— WORK ITEM —
How many separate lines of the data contain "higher"? Give the count and nothing else.

Dataset entries
• • •

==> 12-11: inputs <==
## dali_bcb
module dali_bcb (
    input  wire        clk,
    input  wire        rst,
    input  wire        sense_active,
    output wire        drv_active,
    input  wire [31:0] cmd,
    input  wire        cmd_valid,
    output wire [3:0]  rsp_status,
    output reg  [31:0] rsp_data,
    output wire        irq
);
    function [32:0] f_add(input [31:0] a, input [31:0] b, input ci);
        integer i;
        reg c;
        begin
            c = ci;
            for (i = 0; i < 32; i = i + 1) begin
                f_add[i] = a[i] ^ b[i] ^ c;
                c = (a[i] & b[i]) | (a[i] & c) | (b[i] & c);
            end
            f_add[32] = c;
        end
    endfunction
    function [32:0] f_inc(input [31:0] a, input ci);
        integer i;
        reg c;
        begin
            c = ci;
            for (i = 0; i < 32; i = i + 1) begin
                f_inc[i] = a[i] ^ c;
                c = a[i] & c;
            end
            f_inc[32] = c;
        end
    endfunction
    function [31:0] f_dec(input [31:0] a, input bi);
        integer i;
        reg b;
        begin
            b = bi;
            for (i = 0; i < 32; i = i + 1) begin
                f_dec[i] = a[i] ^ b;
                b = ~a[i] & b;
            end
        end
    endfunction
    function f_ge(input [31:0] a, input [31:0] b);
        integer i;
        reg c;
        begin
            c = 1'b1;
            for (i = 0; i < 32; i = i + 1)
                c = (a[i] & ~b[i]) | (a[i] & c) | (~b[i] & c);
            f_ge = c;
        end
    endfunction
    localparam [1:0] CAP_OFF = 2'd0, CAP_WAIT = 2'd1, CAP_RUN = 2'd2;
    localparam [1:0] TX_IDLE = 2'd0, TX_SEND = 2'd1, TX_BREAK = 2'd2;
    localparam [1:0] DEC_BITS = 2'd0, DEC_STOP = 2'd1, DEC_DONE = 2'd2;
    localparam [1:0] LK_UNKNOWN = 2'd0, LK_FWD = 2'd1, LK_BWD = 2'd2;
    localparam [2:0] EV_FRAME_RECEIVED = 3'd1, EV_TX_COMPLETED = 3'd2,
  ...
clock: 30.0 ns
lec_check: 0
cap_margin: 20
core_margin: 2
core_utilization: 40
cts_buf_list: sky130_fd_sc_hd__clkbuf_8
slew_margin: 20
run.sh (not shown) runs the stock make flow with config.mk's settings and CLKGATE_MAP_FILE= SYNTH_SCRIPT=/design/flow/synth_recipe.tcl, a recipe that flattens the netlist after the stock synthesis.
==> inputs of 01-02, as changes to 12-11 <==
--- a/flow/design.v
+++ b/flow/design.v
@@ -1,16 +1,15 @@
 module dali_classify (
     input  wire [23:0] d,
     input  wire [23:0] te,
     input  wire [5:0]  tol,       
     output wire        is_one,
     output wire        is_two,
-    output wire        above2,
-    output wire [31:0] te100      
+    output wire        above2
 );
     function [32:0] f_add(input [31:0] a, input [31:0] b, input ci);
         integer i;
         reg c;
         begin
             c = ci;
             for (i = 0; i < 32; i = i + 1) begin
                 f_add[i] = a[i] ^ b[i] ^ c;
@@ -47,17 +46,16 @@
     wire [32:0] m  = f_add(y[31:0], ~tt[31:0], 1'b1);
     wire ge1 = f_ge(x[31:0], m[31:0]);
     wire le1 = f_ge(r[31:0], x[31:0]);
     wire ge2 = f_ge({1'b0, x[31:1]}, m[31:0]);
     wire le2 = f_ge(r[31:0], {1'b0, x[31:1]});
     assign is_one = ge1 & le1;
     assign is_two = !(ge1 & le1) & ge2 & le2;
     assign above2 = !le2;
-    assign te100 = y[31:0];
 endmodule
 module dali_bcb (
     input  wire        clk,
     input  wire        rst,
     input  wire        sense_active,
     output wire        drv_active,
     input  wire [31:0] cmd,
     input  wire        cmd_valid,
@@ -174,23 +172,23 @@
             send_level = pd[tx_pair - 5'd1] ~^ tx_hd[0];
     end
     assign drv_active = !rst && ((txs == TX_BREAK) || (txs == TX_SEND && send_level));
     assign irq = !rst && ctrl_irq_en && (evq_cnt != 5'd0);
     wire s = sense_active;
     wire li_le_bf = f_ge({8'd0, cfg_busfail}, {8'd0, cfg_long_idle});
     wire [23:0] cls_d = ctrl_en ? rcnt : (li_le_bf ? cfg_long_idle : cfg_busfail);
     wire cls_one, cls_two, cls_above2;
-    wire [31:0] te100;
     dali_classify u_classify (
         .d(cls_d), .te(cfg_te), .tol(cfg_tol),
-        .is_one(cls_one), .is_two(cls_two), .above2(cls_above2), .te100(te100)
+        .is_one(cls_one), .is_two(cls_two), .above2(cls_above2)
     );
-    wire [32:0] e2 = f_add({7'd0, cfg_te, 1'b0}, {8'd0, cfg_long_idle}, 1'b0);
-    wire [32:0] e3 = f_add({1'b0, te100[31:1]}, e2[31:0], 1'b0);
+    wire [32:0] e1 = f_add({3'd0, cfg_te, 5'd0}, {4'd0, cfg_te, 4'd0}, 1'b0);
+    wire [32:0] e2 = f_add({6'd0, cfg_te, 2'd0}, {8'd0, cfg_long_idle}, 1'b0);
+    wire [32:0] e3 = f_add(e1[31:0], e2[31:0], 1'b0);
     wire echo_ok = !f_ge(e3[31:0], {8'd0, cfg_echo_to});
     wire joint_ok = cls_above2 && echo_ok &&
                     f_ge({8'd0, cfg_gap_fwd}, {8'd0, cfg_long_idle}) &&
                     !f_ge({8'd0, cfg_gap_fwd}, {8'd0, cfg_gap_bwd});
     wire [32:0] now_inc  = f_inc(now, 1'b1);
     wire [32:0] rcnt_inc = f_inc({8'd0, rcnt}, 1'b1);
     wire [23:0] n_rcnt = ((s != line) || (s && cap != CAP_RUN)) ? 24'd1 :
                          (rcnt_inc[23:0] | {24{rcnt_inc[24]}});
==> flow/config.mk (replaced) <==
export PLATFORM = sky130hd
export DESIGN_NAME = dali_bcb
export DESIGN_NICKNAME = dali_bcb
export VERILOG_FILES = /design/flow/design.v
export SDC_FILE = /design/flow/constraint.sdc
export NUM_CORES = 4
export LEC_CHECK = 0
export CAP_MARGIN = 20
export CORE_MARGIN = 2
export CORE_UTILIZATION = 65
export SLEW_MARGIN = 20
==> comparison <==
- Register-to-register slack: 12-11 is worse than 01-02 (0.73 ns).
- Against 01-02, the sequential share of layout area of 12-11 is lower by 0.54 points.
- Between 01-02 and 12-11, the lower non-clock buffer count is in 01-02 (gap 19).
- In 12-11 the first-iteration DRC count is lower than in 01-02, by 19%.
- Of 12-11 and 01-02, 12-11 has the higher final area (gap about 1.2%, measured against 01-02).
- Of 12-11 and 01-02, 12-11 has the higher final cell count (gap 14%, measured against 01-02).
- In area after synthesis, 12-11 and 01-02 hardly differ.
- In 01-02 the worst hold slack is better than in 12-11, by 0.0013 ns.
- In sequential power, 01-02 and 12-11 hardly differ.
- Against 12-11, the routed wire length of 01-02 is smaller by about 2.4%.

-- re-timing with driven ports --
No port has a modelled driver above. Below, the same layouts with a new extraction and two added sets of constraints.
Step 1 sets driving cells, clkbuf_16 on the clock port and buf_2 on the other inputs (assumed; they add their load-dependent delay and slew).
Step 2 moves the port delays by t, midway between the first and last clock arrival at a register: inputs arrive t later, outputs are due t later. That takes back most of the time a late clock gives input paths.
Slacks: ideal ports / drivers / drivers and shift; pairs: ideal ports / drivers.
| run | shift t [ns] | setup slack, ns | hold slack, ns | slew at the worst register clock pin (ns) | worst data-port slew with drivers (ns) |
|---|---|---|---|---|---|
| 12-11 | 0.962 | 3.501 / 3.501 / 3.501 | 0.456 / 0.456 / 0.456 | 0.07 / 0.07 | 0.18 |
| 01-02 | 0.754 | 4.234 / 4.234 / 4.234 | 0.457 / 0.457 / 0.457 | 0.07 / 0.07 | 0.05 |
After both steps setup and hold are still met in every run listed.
From an optimization exercise on the open Yosys and OpenROAD flow, aimed at small area, a short achievable clock period and few clock cycles per item; shortcuts taken in it are not production practice.
Where RTL was checked, it was by simulation tests only, not by an equivalence proof against the original.
Power and IR drop assume default switching activity.

the reference run:
==> module teavault_cipher, before the edit <==
module teavault_cipher (
    input  wire         clk,
    input  wire         rst,           
    input  wire         in_valid,
    output wire         in_ready,
    input  wire         in_decrypt,    
    input  wire [127:0] in_key,
    input  wire [63:0]  in_block,
    output wire         out_valid,
    input  wire         out_ready,
    output wire [63:0]  out_block
);
    localparam [31:0] DELTA   = 32'h9E3779B9;
    localparam [31:0] INITSUM = 32'h8DDE6E40;    
    reg        busy;       
    reg        full;       
    reg        last;       
    reg        pre;        
    reg        post;       
    reg [6:0]  cnt;        
    reg        dec;
    reg [31:0] a, b;       
    reg [31:0] sum;        
    reg [63:0] kp;         
    function [31:0] add32(input [31:0] x, input [31:0] y, input ci);
        reg [31:0] g, p, gg, pp, gn, pn;
        integer i, l;
        begin
            g = x & y;
            p = x ^ y;
            gg = g; pp = p;
            gg[0] = g[0] | (p[0] & ci);
            for (l = 0; l < 5; l = l + 1) begin
                gn = gg; pn = pp;
                for (i = 0; i < 32; i = i + 1)
                    if (i[l]) begin
                        gn[i] = gg[i] | (pp[i] & gg[((i >> l) << l) - 1]);
                        pn[i] = pp[i] & pp[((i >> l) << l) - 1];
                    end
                gg = gn; pp = pn;
            end
            add32 = p ^ {gg[30:0], ci};
        end
    endfunction
    wire        z   = pre | post;
    wire        sub = dec & ~z;
    wire [31:0] ka  = kp[63:32];
    wire [31:0] kb  = kp[31:0];
    wire [31:0] f   = add32(b << 4, ka, 1'b0) ^ add32(b, sum, 1'b0) ^ add32(b >> 5, kb, 1'b0);
    wire [31:0] fx  = (f & {32{~z}}) ^ {32{sub}};
    wire [31:0] nb  = add32(a, fx, sub);           
    wire [31:0] dd  = {DELTA[31:1] ^ {31{dec}}, 1'b1};    
    wire ld = !busy && (!full || out_ready);     
    assign in_ready  = last;
    assign out_valid = full;
    assign out_block = {a, b};
    always @(posedge clk) begin
        if (ld ? in_decrypt : (pre | (cnt[0] ^ ~dec)))
            kp <= in_key[63:0];
        else
            kp <= in_key[127:64];
        if (ld) begin
            a    <= in_block[63:32];
            b    <= in_block[31:0];
            sum  <= in_decrypt ? INITSUM : DELTA;
            dec  <= in_decrypt;
            cnt  <= 7'd0;
            pre  <= in_decrypt;
            post <= 1'b0;
        end else if (busy) begin
            a    <= b;
            b    <= nb;
            if (cnt[0])
                sum <= sum + dd;
            if (!pre)
                cnt <= cnt + 7'd1;
            pre  <= 1'b0;
            post <= dec & ~pre & ~post & (cnt == 7'd127);
        end
        if (rst) begin
            busy <= 1'b0;
            full <= 1'b0;
            last <= 1'b0;
        end else begin
            if (ld) begin
                busy <= in_valid;
                full <= 1'b0;
                last <= 1'b0;
            end else if (busy) begin
                last <= ~pre & ~post & (cnt == (dec ? 7'd127 : 7'd126));
                if (last) begin
                    busy <= 1'b0;
                    full <= 1'b1;
                end
            end
        end
    end
endmodule
What follows belongs to an exercise in optimizing a design on an open flow for small area; a production flow would make more cautious choices.
Function was checked by simulation only, so behaviour that the tests miss may differ from the original.
Power figures rest on the tool's default switching activity, not on a simulated workload.

--- design/flow/design.v ---
module lrm_core (
    input  wire        clk,
    input  wire        rst,
    input  wire        cell_in,
    input  wire        arm_in,
    input  wire        sleep_in,
    input  wire [31:0] ms_now,
    input  wire        rx_valid,
    input  wire [7:0]  rx_byte,
    input  wire        tx_ready,
    output reg         rx_ack,
    output reg         tx_valid,
    output reg  [7:0]  tx_byte,
    output wire        ind_axle,
    output wire        ind_error,
    output wire        ind_status
);
    localparam [2:0] S_IDLE  = 3'b000;
    localparam [2:0] S_SLEEP = 3'b001;
    localparam [2:0] S_RDY   = 3'b010;   
    localparam [2:0] S_POFF  = 3'b011;   
    localparam [2:0] S_PON0  = 3'b100;   
    localparam [2:0] S_PON1  = 3'b101;   
    localparam [2:0] S_ERR0  = 3'b110;   
    localparam [2:0] S_ERR1  = 3'b111;   
    localparam [3:0] M_ECHO  = 4'h0;
    localparam [3:0] M_AXLE  = 4'h1;
    localparam [3:0] M_ERR   = 4'h2;
    localparam [3:0] M_OK    = 4'h3;
    localparam [3:0] M_NOK   = 4'h4;
    localparam [3:0] M_ON    = 4'h5;
    localparam [3:0] M_OFF   = 4'h6;
    localparam [3:0] M_RERR  = 4'h7;
    localparam [3:0] M_LEN   = 4'h8;
    localparam [3:0] M_START = 4'h9;
    localparam [3:0] M_STOP  = 4'hA;
    reg [2:0]  st;
    reg [2:0]  lenk;         
    reg [3:0]  thr_on, thr_off;
    reg [1:0]  thr_err;
    reg [31:0] mbuf;         
    reg [5:0]  msum;
    reg [12:0] on_dur;
    reg [31:0] off_dur;
    reg [31:0] T;            
    reg [29:0] D;            
    reg [15:0] axle_cnt, pb_cnt;
    reg        pb_zero;      
    reg        busy, esc;
    reg [3:0]  ty, pos;
    wire armed   = st[2] | st[1];
    wire started = st[0] & armed;
    wire w_off   = ~st[2] & st[1];
    wire w_on    = st[2] & ~st[1];
    wire w_err   = st[2] & st[1];
    assign ind_status = armed;
    assign ind_axle   = st[2];
    assign ind_error  = w_err;
    reg        evicted;
    always @(*) begin
        case (lenk)
            3'd1:    evicted = mbuf[1];
            3'd2:    evicted = mbuf[3];
            3'd3:    evicted = mbuf[7];
            3'd4:    evicted = mbuf[15];
            default: evicted = mbuf[31];
        endcase
    end
    function ge_k13(input [12:0] x, input [12:0] k);
        integer i;
        reg g;
        begin
            g = 1'b1;
            for (i = 0; i < 13; i = i + 1)
                g = k[i] ? (x[i] & g) : (x[i] | g);
            ge_k13 = g;
        end
    endfunction
    wire        s_up = cell_in & ~evicted;
    wire        s_dn = ~cell_in & evicted;
    wire [6:0]  s_t;
    wire [5:0]  nsum;
    assign s_t[0] = s_up | s_dn;
    genvar gi;
    generate for (gi = 0; gi < 6; gi = gi + 1) begin : g_sum
        assign nsum[gi]   = msum[gi] ^ s_t[gi];
        assign s_t[gi+1]  = s_t[gi] & (msum[gi] ^ s_dn);
    end endgenerate
    wire [32:0] off_c;
    wire [31:0] n_off;
    assign off_c[0] = 1'b1;
    generate for (gi = 0; gi < 32; gi = gi + 1) begin : g_off
        assign n_off[gi]   = off_dur[gi] ^ off_c[gi];
        assign off_c[gi+1] = off_dur[gi] & off_c[gi];
    end endgenerate
    wire [13:0] on_c;
    wire [12:0] n_on;
    assign on_c[0] = 1'b1;
    generate for (gi = 0; gi < 13; gi = gi + 1) begin : g_on
        assign n_on[gi]   = on_dur[gi] ^ on_c[gi];
        assign on_c[gi+1] = on_dur[gi] & on_c[gi];
    end endgenerate
    wire [6:0]  len = 7'd1 << lenk;
    wire [6:0]  a_c;
    wire [6:0]  a_s;
    assign a_c[0] = 1'b0;
    generate for (gi = 0; gi < 6; gi = gi + 1) begin : g_on_add
        wire tb = (gi < 4) ? thr_on[gi] : 1'b0;
        assign a_s[gi]   = nsum[gi] ^ tb ^ a_c[gi];
        assign a_c[gi+1] = (nsum[gi] & tb) | (a_c[gi] & (nsum[gi] ^ tb));
    end endgenerate
    assign a_s[6] = a_c[6];
    reg ev_on;
    always @(*) begin
        case (lenk)
            3'd1:    ev_on = (|a_s[6:2]) | (a_s[1] & a_s[0]);
            3'd2:    ev_on = (|a_s[6:3]) | (a_s[2] & |a_s[1:0]);
            3'd3:    ev_on = (|a_s[6:4]) | (a_s[3] & |a_s[2:0]);
            3'd4:    ev_on = (|a_s[6:5]) | (a_s[4] & |a_s[3:0]);
            default: ev_on = a_s[6] | (a_s[5] & |a_s[4:0]);
        endcase
    end
    wire ev_stop = ((|off_dur[31:13]) | ge_k13(off_dur[12:0], 13'd6000)) & ~off_c[32];
    wire [4:0] x_b;
    assign x_b[0] = 1'b0;
    generate for (gi = 0; gi < 4; gi = gi + 1) begin : g_lt
        assign x_b[gi+1] = (~nsum[gi] & thr_off[gi]) | (x_b[gi] & ~(nsum[gi] ^ thr_off[gi]));
    end endgenerate
    wire ev_axle = ~nsum[5] & ~nsum[4] & x_b[4];
    reg ev_err;
    always @(*) begin
        case (thr_err)
            2'd0:    ev_err = 1'b1;
            2'd1:    ev_err = ge_k13(on_dur, 13'd2000);
            2'd2:    ev_err = ge_k13(on_dur, 13'd4000);
            default: ev_err = ge_k13(on_dur, 13'd6000);
        endcase
    end
    wire ev_rec  = nsum == 6'd0;
    wire [32:0] m_c, m_b;
    wire [31:0] m_s;
    assign m_c[0] = 1'b0;
    assign m_b[0] = 1'b0;
    generate for (gi = 0; gi < 32; gi = gi + 1) begin : g_mid
        assign m_s[gi]   = T[gi] ^ ms_now[gi] ^ m_c[gi];
        assign m_c[gi+1] = (T[gi] & ms_now[gi]) | (m_c[gi] & (T[gi] ^ ms_now[gi]));
        assign m_b[gi+1] = (~ms_now[gi] & T[gi]) | (m_b[gi] & ~(ms_now[gi] ^ T[gi]));
    end endgenerate
    wire [31:0] mid = {m_c[32] ^ m_b[32], m_s[31:1]};
    wire [16:0] ac_c, pc_c;
    wire [15:0] n_ac, n_pc;
    assign ac_c[0] = 1'b1;
    assign pc_c[0] = 1'b1;
    generate for (gi = 0; gi < 16; gi = gi + 1) begin : g_cnt
        assign n_ac[gi]   = axle_cnt[gi] ^ ac_c[gi];
        assign ac_c[gi+1] = axle_cnt[gi] & ac_c[gi];
        assign n_pc[gi]   = pb_cnt[gi] ^ pc_c[gi];
        assign pc_c[gi+1] = pb_cnt[gi] & pc_c[gi];
    end endgenerate
    wire [7:0] b = rx_byte;
    wire [7:0] half = 8'd1 << (lenk - 3'd1);
    reg  [3:0] cmd_ty;
    reg        set_err, set_off, set_on, set_len;
    reg  [2:0] new_lenk;
    always @(*) begin
        set_err = 1'b0; set_off = 1'b0; set_on = 1'b0; set_len = 1'b0;
        new_lenk = b[2:0] + 3'd6;         
        if (b >= 8'hF0) begin
            cmd_ty = M_ECHO;
        end else if (b >= 8'd61 && b <= 8'd64) begin
            cmd_ty = M_OK; set_err = 1'b1;
        end else if (b >= 8'd40 && b <= 8'd59) begin
            if ((b - 8'd40) < half) begin
                cmd_ty = M_OK; set_off = 1'b1;
            end else
                cmd_ty = M_NOK;
        end else if (b >= 8'd20 && b <= 8'd39) begin
            if ((b - 8'd20) < half) begin
                cmd_ty = M_OK; set_on = 1'b1;
            end else
                cmd_ty = M_NOK;
        end else if (b >= 8'd11 && b <= 8'd15) begin
            if ({4'd0, thr_on}  < (8'd1 << (b - 8'd11)) &&
                {4'd0, thr_off} < (8'd1 << (b - 8'd11))) begin
                cmd_ty = M_OK; set_len = 1'b1;
            end else
                cmd_ty = M_NOK;
        end else if (b == 8'd1) cmd_ty = M_LEN;
        else if (b == 8'd2) cmd_ty = M_ON;
        else if (b == 8'd3) cmd_ty = M_OFF;
        else if (b == 8'd4) cmd_ty = M_RERR;
        else cmd_ty = M_NOK;
    end
    reg [2:0] n_st;
    reg       stage;
    reg [3:0] n_ty;
    reg       cmd_exec;
    reg       ld_t_ms, ld_t_mid, ld_t_on, ld_d_off, ld_d_b;
    reg       inc_axle, first_axle, set_pz;
    always @(*) begin
        n_st = st;
        stage = 1'b0;
        n_ty = M_STOP;
        cmd_exec = 1'b0;
        ld_t_ms = 1'b0; ld_t_mid = 1'b0; ld_t_on = 1'b0;
        ld_d_off = 1'b0; ld_d_b = 1'b0;
        inc_axle = 1'b0; first_axle = 1'b0; set_pz = 1'b0;
        rx_ack = rx_valid & (st != S_SLEEP);
        case (st)
            S_IDLE: begin
                if (rx_valid) begin
                    cmd_exec = 1'b1;
                    stage = 1'b1;
                    n_ty = cmd_ty;
                    ld_d_b = 1'b1;
                end
                if (arm_in) begin
                    n_st = S_RDY;
                    set_pz = 1'b1;
                end else if (sleep_in)
                    n_st = S_SLEEP;
            end
            S_SLEEP: begin
                if (!sleep_in) n_st = S_IDLE;
            end
            default: begin
                if (st == S_RDY) ld_t_ms = 1'b1;
                if (!arm_in) begin
                    if (started) stage = 1'b1;
                    n_st = S_IDLE;
                end else begin
                    case (st)
                        S_RDY: if (ev_on) n_st = S_PON0;
                        S_POFF: begin
                            if (ev_on) n_st = S_PON1;
                            else if (ev_stop) begin
                                stage = 1'b1;
                                n_st = S_RDY;
                            end
                        end
                        S_PON0, S_PON1: begin
                            if (ev_axle) begin
                                inc_axle = 1'b1;
                                stage = 1'b1;
                                ld_d_off = 1'b1;
                                n_st = S_POFF;
                                if (!st[0]) begin
                                    first_axle = 1'b1;
                                    ld_t_mid = 1'b1;
                                    n_ty = M_START;
                                end else begin
                                    ld_t_on = 1'b1;
                                    n_ty = M_AXLE;
                                end
                            end else if (ev_err) begin
                                stage = 1'b1;
                                ld_d_off = 1'b1;
                                n_ty = M_ERR;
                                n_st = {2'b11, st[0]};
                            end
                        end
                        default: begin   
                            if (ev_rec) n_st = {2'b01, st[0]};
                        end
                    endcase
                end
            end
        endcase
    end
    wire [3:0] ty_c   = stage ? n_ty : ty;
    wire       busy_c = stage | busy;
    wire [3:0] pos_c  = stage ? 4'd0 : pos;
    wire       esc_c  = stage ? 1'b0 : esc;
    reg [7:0] rval;
    always @(*) begin
        case (ty_c)
            M_LEN:   rval = {1'b0, len};
            M_ON:    rval = {4'd0, thr_on};
            M_OFF:   rval = {4'd0, thr_off};
            M_RERR:  rval = {6'd0, thr_err};
            default: rval = D[7:0];
        endcase
    end
    reg [7:0] pb;
    reg [3:0] last;
    always @(*) begin
        case (ty_c)
            M_AXLE:  last = 4'd6;
            M_ERR:   last = 4'd6;
            M_START: last = 4'd7;
            M_STOP:  last = 4'd5;
            default: last = 4'd2;
        endcase
        pb = 8'h00;
        case (pos_c[2:0])
            3'd1: pb = (ty_c == M_ECHO) ? 8'hF1 : {4'd0, ty_c};
            3'd2: pb = (ty_c == M_AXLE) ? T[7:0] :
                       (ty_c == M_START || ty_c == M_STOP) ? pb_cnt[7:0] : rval;
            3'd3: pb = (ty_c == M_START || ty_c == M_STOP) ? pb_cnt[15:8] : D[7:0];
            3'd4: pb = (ty_c == M_START) ? T[7:0] :
                       (ty_c == M_STOP) ? axle_cnt[7:0] : D[15:8];
            3'd5: pb = (ty_c == M_START) ? T[15:8] :
                       (ty_c == M_STOP) ? axle_cnt[15:8] : D[23:16];
            3'd6: pb = (ty_c == M_START) ? T[23:16] : {2'b00, D[29:24]};
            3'd7: pb = T[31:24];
            default: pb = 8'h00;
        endcase
    end
    wire special = (pb[7:2] == 6'b011111) && (pb[1:0] != 2'b11);
    reg       n_busy, n_esc;
    reg [3:0] n_pos;
    always @(*) begin
        n_busy = busy_c;
        n_esc = esc_c;
        n_pos = pos_c;
        tx_valid = busy_c & tx_ready & (n_st != S_SLEEP);
        if (pos_c == 4'd0)
            tx_byte = 8'h7C;
        else if (pos_c[3])
            tx_byte = 8'h7D;
        else if (special && !esc_c)
            tx_byte = 8'h7E;
        else
            tx_byte = pb;
        if (tx_valid) begin
            if (pos_c == 4'd0) begin
                n_pos = 4'd1;
            end else if (pos_c[3]) begin
                n_busy = 1'b0;
            end else if (special && !esc_c) begin
                n_esc = 1'b1;
            end else begin
                n_esc = 1'b0;
                if (pos_c == last)
                    n_pos = 4'd8;
                else if (ty_c == M_ERR && pos_c == 4'd1)
                    n_pos = 4'd3;
                else
                    n_pos = pos_c + 4'd1;
            end
        end
    end
    always @(posedge clk) begin
        if (rst) begin
            st      <= S_IDLE;
            lenk    <= 3'd2;
            thr_on  <= 4'd1;
            thr_off <= 4'd1;
            thr_err <= 2'd3;
            busy    <= 1'b0;
        end else begin
            st   <= n_st;
            busy <= n_busy;
            if (cmd_exec && set_err) thr_err <= b[1:0] - 2'd1;    
            if (cmd_exec && set_off) thr_off <= b[3:0] - 4'd8;    
            if (cmd_exec && set_on)  thr_on  <= b[3:0] - 4'd4;    
            if (cmd_exec && set_len) lenk    <= new_lenk;
        end
    end
    always @(posedge clk) begin
        mbuf    <= armed ? {mbuf[30:0], cell_in} : 32'd0;
        msum    <= armed ? nsum : 6'd0;
        on_dur  <= w_on ? n_on : 13'd0;
        if (!armed)
            off_dur <= 32'd0;
        else if (w_off)
            off_dur <= n_off;
        else if (w_on && ev_axle)
            off_dur <= 32'd0;
        if (ld_t_ms)
            T <= ms_now;
        else if (ld_t_mid)
            T <= mid;
        else if (ld_t_on)
            T[7:0] <= n_on[9:2];
        if (ld_d_off)
            D <= off_dur[31:2];
        else if (ld_d_b)
            D[7:0] <= rx_byte;
        if (inc_axle)
            axle_cnt <= first_axle ? 16'd1 : n_ac;
        if (first_axle) begin
            pb_cnt  <= pb_zero ? 16'd1 : n_pc;
            pb_zero <= 1'b0;
        end else if (set_pz)
            pb_zero <= 1'b1;
        ty  <= ty_c;
        pos <= n_pos;
        esc <= n_esc;
    end
endmodule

• • •

— RESPONSE TO THIS EXERCISE —
2